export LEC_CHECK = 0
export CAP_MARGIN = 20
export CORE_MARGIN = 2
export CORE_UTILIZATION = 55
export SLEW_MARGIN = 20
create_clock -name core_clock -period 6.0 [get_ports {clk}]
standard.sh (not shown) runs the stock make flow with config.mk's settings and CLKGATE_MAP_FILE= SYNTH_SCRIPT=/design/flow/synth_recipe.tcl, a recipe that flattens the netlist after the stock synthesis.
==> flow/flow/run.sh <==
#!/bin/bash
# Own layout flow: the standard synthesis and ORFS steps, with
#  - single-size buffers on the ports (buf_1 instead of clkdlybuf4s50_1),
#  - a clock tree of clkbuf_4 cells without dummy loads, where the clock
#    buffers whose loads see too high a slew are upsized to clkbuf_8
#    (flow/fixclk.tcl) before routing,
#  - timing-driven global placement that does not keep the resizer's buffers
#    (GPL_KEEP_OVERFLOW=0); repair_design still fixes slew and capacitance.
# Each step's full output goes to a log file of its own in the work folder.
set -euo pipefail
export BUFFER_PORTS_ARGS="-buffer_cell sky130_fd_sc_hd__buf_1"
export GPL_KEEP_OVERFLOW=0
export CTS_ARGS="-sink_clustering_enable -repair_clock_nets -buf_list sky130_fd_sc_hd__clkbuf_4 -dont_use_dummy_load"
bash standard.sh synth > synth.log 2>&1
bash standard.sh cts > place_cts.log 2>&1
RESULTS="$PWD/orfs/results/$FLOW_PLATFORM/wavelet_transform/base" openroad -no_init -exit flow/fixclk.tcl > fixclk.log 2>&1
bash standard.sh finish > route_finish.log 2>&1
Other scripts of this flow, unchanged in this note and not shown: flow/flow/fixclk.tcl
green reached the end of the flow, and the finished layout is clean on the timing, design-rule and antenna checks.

#### [EXERCISE BRIEF]
Repeat exactly the lines of the material from the one with "upsized to clkbuf_8" through the end, both the first and the last included.

#### [ANSWER FOR THIS EXERCISE]
#    buffers whose loads see too high a slew are upsized to clkbuf_8
#    (flow/fixclk.tcl) before routing,
#  - timing-driven global placement that does not keep the resizer's buffers
#    (GPL_KEEP_OVERFLOW=0); repair_design still fixes slew and capacitance.
# Each step's full output goes to a log file of its own in the work folder.
set -euo pipefail
export BUFFER_PORTS_ARGS="-buffer_cell sky130_fd_sc_hd__buf_1"
export GPL_KEEP_OVERFLOW=0
export CTS_ARGS="-sink_clustering_enable -repair_clock_nets -buf_list sky130_fd_sc_hd__clkbuf_4 -dont_use_dummy_load"
bash standard.sh synth > synth.log 2>&1
bash standard.sh cts > place_cts.log 2>&1
RESULTS="$PWD/orfs/results/$FLOW_PLATFORM/wavelet_transform/base" openroad -no_init -exit flow/fixclk.tcl > fixclk.log 2>&1
bash standard.sh finish > route_finish.log 2>&1
Other scripts of this flow, unchanged in this note and not shown: flow/flow/fixclk.tcl
green reached the end of the flow, and the finished layout is clean on the timing, design-rule and antenna checks.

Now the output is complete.